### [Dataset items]
## src/rtl/sram_rd_pkg.sv

```systemverilog
// sram_rd_pkg
// Shared defaults and small helpers for the SRAM read-stream controller.
//   ADDR_W_DEF / DATA_W_DEF : default macro geometry (256 x 36)
//   count_width()           : bits needed to hold an occupancy of 0..depth
//   wrap_inc()              : pointer increment that wraps at depth-1, so the
//                             buffer depth does not have to be a power of two
package sram_rd_pkg;

    localparam int ADDR_W_DEF = 8;
    localparam int DATA_W_DEF = 36;

    function automatic int count_width(input int depth);
        return $clog2(depth + 1);
    endfunction

    function automatic int wrap_inc(input int ptr, input int depth);
        return (ptr == depth - 1) ? 0 : ptr + 1;
    endfunction

endpackage

```

## src/rtl/sram_rd_resp_buf.sv

```systemverilog
// sram_rd_resp_buf
// DEPTH x DATA_W circular response buffer. It has no bypass path: a word that
// is pushed becomes visible on head_data one cycle later.
// Ports:
//   clock, reset : clock and synchronous active-high reset (clears all entries)
//   push         : write push_data at the tail entry
//   push_data    : word to store
//   pop          : retire the head entry (the caller only pops when count != 0)
//   head_data    : oldest stored word
//   count        : current occupancy, 0..DEPTH
module sram_rd_resp_buf
    import sram_rd_pkg::*;
#(
    parameter int DEPTH  = 3,
    parameter int DATA_W = DATA_W_DEF,
    localparam int CNT_W = count_width(DEPTH),
    localparam int PTR_W = (DEPTH > 1) ? $clog2(DEPTH) : 1
) (
    input  logic              clock,
    input  logic              reset,
    input  logic              push,
    input  logic [DATA_W-1:0] push_data,
    input  logic              pop,
    output logic [DATA_W-1:0] head_data,
    output logic [CNT_W-1:0]  count
);

    logic [DATA_W-1:0] mem [DEPTH];
    logic [PTR_W-1:0]  head;
    logic [PTR_W-1:0]  tail;

    assign head_data = mem[head];

    // Push and pop in the same cycle leave the occupancy unchanged.
    always_ff @(posedge clock) begin
        if (reset) begin
            head  <= '0;
            tail  <= '0;
            count <= '0;
            for (int i = 0; i < DEPTH; i++) begin
                mem[i] <= '0;
            end
        end else begin
            if (push) begin
                mem[tail] <= push_data;
                tail      <= PTR_W'(wrap_inc(int'(tail), DEPTH));
            end
            if (pop) begin
                head <= PTR_W'(wrap_inc(int'(head), DEPTH));
            end
            count <= count + CNT_W'(push) - CNT_W'(pop);
        end
    end

endmodule

```

## src/rtl/sram_stream_reader.sv

```systemverilog
// sram_stream_reader
// Read-side controller for a 1R1W SRAM macro. Requests arrive on a valid/ready
// address stream and are issued straight to the macro R0 port; the read word
// is captured the cycle after issue and returned in order on a valid/ready
// response stream. Request-to-response latency is 2 cycles.
// Ports:
//   clock, reset           : sole clock (also R0_clk), synchronous active-high reset
//   req_valid/req_ready    : request handshake
//   req_addr               : read address
//   resp_valid/resp_ready  : response handshake
//   resp_data              : read word, in request order
//   sram_R0_addr/_en       : to the macro read port
//   sram_R0_data           : from the macro read port, valid the cycle after _en
module sram_stream_reader
    import sram_rd_pkg::*;
#(
    parameter int ADDR_W    = ADDR_W_DEF,
    parameter int DATA_W    = DATA_W_DEF,
    parameter int BUF_DEPTH = 3
) (
    input  logic              clock,
    input  logic              reset,
    input  logic              req_valid,
    output logic              req_ready,
    input  logic [ADDR_W-1:0] req_addr,
    output logic              resp_valid,
    input  logic              resp_ready,
    output logic [DATA_W-1:0] resp_data,
    output logic [ADDR_W-1:0] sram_R0_addr,
    output logic              sram_R0_en,
    input  logic [DATA_W-1:0] sram_R0_data
);

    localparam int CNT_W = count_width(BUF_DEPTH);

    logic             in_flight;
    logic             issue;
    logic             drain;
    logic [CNT_W-1:0] count;

    // A request is only accepted when the word it will return already has a
    // reserved buffer entry, counting the read still in flight. This keeps
    // req_ready independent of resp_ready.
    assign req_ready    = !reset && ((int'(count) + int'(in_flight)) < BUF_DEPTH);
    assign issue        = req_valid && req_ready;
    assign sram_R0_en   = issue;
    assign sram_R0_addr = req_addr;

    assign resp_valid = (count != '0);
    assign drain      = resp_valid && resp_ready;

    // Remembers that the macro will present a word next cycle; the macro
    // output is never sampled otherwise. Reset drops any read in flight.
    always_ff @(posedge clock) begin
        if (reset) begin
            in_flight <= 1'b0;
        end else begin
            in_flight <= issue;
        end
    end

    sram_rd_resp_buf #(
        .DEPTH  (BUF_DEPTH),
        .DATA_W (DATA_W)
    ) u_resp_buf (
        .clock     (clock),
        .reset     (reset),
        .push      (in_flight),
        .push_data (sram_R0_data),
        .pop       (drain),
        .head_data (resp_data),
        .count     (count)
    );

endmodule

```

### [What is being asked]
Display each line of the data where "automatic" occurs.

### [Answer to this exercise]
    function automatic int count_width(input int depth);
    function automatic int wrap_inc(input int ptr, input int depth);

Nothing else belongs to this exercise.